■ What is expected ■
For this listing, the lines between the one holding "min in group" and the one holding "Power figures use", inclusive, must be set down exactly.
--------------------
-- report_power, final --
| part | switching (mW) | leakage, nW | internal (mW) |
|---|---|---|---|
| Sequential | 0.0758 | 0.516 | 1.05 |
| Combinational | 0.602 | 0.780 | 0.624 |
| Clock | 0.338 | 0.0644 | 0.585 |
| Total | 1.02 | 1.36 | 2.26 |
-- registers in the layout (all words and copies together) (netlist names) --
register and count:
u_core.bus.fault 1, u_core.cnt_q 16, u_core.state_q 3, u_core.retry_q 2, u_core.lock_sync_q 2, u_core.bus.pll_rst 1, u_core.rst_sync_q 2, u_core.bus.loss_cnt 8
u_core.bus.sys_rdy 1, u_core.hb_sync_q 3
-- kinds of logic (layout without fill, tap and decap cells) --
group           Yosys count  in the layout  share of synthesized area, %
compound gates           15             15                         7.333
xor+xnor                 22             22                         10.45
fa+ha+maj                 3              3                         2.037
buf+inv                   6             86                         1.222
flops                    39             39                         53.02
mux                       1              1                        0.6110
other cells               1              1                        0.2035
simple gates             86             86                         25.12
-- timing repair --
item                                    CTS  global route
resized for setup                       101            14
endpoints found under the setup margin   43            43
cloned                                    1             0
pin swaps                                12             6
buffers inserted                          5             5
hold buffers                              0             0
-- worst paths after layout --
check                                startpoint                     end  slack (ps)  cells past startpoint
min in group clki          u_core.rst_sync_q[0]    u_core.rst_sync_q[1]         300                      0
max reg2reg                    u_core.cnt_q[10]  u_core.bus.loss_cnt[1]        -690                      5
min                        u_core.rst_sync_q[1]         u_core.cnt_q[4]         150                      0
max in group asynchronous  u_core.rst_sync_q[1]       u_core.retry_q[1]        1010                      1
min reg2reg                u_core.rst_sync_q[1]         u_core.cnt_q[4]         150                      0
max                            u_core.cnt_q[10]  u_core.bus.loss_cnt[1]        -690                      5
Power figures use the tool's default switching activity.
--------------------
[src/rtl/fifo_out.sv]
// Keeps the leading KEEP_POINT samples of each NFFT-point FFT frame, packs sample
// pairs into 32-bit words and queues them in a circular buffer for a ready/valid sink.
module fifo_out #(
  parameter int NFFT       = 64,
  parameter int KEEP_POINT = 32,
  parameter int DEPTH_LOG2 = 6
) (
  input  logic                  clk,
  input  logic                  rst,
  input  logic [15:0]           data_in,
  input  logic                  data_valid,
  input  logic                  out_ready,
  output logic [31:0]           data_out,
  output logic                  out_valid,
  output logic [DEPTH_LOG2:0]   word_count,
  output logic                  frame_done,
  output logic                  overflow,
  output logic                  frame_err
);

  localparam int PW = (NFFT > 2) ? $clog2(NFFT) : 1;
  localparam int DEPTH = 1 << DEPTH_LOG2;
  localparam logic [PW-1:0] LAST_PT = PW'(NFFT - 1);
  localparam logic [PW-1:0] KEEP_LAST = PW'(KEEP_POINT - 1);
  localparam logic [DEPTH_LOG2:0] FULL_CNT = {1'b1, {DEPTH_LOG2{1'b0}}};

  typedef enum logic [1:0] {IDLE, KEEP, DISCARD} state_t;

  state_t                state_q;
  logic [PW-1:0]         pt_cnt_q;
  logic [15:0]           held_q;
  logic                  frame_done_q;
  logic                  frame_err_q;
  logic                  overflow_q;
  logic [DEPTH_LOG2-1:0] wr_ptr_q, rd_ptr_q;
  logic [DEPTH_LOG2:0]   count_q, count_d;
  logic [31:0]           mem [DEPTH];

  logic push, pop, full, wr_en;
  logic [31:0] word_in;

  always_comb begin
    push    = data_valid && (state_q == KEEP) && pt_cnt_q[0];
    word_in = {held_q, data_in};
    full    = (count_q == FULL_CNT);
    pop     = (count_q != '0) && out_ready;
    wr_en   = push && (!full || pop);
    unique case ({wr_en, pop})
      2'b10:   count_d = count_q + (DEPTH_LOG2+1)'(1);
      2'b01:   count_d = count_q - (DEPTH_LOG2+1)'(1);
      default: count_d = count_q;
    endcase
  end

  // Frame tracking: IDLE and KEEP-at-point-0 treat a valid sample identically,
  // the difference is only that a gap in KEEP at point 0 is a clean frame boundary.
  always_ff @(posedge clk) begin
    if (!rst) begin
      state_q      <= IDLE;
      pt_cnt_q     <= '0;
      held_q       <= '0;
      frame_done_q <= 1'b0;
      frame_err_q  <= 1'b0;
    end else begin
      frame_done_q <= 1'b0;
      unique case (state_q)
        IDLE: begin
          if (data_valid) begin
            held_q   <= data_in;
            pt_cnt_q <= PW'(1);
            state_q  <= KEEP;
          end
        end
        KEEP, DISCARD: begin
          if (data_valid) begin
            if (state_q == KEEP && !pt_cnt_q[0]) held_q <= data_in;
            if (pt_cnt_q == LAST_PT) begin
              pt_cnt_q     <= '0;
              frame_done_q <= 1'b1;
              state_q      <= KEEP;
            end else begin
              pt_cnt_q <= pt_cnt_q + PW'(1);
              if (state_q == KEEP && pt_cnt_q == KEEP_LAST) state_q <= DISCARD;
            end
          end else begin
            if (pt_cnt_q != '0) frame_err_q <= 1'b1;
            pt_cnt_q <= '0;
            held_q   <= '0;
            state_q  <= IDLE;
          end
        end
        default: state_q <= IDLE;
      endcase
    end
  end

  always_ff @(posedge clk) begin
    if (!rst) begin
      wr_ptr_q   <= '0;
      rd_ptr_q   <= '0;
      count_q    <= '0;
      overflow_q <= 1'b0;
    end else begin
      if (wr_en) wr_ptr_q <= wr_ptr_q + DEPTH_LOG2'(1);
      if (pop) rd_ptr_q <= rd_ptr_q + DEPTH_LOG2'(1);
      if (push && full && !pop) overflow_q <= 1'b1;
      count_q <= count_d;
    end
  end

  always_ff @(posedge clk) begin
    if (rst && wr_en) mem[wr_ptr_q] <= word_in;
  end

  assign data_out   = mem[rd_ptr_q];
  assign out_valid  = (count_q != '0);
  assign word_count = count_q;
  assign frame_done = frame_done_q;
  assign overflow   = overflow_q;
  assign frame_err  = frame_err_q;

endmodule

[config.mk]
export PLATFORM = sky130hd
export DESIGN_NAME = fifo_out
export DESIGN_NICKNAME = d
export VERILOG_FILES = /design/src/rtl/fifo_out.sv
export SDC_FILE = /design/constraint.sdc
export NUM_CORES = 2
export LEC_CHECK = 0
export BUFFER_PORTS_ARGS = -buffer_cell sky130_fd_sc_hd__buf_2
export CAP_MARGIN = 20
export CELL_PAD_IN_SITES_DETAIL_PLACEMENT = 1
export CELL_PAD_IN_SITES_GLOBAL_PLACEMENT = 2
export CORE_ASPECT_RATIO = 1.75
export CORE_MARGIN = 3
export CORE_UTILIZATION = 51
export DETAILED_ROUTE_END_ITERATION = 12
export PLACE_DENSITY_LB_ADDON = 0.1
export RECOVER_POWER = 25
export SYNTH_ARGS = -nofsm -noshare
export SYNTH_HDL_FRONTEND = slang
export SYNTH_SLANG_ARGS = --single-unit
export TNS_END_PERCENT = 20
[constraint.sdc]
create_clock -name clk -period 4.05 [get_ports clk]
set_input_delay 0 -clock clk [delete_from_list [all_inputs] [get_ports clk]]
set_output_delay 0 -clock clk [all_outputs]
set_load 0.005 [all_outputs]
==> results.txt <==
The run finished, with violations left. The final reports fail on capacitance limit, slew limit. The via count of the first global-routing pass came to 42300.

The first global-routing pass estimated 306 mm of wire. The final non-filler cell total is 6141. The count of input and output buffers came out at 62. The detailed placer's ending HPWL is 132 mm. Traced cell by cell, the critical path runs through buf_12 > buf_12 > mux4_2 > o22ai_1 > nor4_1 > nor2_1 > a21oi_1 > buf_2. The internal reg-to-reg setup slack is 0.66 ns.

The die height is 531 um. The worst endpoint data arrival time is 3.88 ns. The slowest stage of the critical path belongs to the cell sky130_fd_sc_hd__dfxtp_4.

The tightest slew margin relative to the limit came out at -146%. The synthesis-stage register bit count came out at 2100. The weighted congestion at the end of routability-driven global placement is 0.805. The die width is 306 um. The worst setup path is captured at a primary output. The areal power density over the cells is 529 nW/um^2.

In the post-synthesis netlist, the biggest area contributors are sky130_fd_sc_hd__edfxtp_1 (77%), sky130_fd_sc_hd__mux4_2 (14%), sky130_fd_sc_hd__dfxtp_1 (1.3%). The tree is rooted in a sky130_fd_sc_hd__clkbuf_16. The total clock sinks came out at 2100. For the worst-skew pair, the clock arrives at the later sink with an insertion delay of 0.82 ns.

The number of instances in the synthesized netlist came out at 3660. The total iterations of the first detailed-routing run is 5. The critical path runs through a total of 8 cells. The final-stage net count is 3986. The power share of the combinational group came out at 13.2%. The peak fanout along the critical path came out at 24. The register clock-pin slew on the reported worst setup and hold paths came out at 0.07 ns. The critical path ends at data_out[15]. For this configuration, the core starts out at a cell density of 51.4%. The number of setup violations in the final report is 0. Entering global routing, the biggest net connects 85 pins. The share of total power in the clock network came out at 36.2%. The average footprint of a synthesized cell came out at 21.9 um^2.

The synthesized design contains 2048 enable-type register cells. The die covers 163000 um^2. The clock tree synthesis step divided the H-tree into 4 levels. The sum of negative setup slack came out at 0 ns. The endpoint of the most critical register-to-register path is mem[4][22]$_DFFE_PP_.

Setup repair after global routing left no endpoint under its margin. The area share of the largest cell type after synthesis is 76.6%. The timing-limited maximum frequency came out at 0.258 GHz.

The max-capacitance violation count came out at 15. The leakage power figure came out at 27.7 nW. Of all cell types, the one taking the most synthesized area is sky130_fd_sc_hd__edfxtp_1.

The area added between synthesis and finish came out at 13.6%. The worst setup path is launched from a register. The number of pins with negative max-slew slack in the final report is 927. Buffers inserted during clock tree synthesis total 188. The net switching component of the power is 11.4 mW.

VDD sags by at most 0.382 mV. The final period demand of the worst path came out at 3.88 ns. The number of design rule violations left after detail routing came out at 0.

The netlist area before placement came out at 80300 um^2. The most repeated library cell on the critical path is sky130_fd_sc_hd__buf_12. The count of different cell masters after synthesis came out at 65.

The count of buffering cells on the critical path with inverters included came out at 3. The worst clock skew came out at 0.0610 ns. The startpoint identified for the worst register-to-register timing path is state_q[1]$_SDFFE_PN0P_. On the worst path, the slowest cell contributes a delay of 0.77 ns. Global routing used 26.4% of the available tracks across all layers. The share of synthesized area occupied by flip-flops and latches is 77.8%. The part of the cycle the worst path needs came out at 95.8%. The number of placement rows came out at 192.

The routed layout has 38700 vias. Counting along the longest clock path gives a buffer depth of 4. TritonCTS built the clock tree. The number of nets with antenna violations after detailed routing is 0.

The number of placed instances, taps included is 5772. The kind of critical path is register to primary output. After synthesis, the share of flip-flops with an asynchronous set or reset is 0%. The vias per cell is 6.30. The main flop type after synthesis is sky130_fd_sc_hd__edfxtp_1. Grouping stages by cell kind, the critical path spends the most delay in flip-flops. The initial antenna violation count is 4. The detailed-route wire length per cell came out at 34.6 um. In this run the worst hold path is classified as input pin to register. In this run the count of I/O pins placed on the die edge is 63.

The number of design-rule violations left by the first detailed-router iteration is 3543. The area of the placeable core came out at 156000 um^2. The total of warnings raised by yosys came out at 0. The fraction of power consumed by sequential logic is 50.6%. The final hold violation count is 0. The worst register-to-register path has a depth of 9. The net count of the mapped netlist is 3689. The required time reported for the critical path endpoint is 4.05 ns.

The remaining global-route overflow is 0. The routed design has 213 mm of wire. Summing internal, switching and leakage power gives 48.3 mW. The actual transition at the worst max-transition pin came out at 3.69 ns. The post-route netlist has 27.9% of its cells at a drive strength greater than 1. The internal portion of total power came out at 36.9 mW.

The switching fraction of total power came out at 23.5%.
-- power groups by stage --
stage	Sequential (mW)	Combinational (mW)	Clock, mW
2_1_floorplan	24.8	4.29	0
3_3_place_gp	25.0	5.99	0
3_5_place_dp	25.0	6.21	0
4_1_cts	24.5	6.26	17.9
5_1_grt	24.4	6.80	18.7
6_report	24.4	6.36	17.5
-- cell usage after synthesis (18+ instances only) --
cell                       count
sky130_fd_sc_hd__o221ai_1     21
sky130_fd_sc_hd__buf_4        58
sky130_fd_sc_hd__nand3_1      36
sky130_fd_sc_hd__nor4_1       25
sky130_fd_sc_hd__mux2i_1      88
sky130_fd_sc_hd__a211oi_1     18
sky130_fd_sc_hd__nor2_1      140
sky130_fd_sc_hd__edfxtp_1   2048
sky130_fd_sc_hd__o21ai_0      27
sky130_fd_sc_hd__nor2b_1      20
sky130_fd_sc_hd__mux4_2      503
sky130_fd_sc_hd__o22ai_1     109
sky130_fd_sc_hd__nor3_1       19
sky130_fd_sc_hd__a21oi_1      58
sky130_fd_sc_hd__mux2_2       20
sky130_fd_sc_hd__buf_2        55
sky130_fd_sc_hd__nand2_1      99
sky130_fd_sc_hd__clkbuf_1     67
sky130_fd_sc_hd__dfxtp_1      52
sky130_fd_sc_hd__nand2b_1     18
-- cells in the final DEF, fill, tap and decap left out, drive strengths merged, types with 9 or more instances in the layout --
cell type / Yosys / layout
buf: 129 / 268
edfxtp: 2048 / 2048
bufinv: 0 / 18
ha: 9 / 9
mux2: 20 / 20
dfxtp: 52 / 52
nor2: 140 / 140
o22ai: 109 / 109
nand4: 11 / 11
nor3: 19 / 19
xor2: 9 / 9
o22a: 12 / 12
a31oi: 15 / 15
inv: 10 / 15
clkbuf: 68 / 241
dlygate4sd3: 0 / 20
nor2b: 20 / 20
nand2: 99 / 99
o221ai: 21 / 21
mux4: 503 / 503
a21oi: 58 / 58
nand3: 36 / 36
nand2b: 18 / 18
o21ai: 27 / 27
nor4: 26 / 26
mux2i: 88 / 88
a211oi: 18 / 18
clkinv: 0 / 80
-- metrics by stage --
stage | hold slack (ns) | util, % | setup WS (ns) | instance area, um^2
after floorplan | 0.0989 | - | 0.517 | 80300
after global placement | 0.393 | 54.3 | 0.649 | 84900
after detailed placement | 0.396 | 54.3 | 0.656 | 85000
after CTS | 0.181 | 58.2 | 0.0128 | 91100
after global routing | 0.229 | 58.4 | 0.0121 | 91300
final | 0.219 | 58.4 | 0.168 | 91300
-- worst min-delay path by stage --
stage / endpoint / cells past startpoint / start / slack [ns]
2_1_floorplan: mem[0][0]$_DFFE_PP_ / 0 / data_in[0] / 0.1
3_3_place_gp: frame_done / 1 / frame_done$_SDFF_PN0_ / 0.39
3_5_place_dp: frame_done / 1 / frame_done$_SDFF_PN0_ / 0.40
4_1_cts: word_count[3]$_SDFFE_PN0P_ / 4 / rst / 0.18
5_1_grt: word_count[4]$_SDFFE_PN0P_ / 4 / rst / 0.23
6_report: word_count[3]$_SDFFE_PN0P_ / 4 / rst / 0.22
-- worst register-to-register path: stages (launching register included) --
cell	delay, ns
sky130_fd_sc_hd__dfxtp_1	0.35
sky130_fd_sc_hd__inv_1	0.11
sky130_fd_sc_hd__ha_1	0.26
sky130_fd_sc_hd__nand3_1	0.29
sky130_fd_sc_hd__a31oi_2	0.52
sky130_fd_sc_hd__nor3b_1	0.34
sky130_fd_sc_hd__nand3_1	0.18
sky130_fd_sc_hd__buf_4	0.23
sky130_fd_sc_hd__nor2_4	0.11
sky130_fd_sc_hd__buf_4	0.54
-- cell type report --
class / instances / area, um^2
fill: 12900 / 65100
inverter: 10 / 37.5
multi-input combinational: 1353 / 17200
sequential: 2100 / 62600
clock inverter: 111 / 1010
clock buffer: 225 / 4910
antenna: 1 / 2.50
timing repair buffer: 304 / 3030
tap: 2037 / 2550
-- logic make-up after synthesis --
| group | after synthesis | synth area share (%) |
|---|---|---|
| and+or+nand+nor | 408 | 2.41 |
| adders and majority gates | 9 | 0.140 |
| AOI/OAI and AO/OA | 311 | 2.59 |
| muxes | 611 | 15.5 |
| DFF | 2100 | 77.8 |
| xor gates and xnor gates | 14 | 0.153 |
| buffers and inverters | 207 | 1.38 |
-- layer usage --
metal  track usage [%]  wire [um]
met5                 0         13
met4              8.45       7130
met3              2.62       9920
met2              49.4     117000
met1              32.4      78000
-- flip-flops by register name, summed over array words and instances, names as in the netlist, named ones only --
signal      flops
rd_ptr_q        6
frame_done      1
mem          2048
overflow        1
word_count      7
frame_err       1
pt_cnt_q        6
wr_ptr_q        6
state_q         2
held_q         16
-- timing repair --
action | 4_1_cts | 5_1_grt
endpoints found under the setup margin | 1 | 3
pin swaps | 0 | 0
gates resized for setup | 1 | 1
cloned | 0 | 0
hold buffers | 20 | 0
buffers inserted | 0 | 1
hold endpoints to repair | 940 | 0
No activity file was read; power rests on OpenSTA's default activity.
--------------------
■ Result of this task ■
min in group clki          u_core.rst_sync_q[0]    u_core.rst_sync_q[1]         300                      0
max reg2reg                    u_core.cnt_q[10]  u_core.bus.loss_cnt[1]        -690                      5
min                        u_core.rst_sync_q[1]         u_core.cnt_q[4]         150                      0
max in group asynchronous  u_core.rst_sync_q[1]       u_core.retry_q[1]        1010                      1
min reg2reg                u_core.rst_sync_q[1]         u_core.cnt_q[4]         150                      0
max                            u_core.cnt_q[10]  u_core.bus.loss_cnt[1]        -690                      5
Power figures use the tool's default switching activity.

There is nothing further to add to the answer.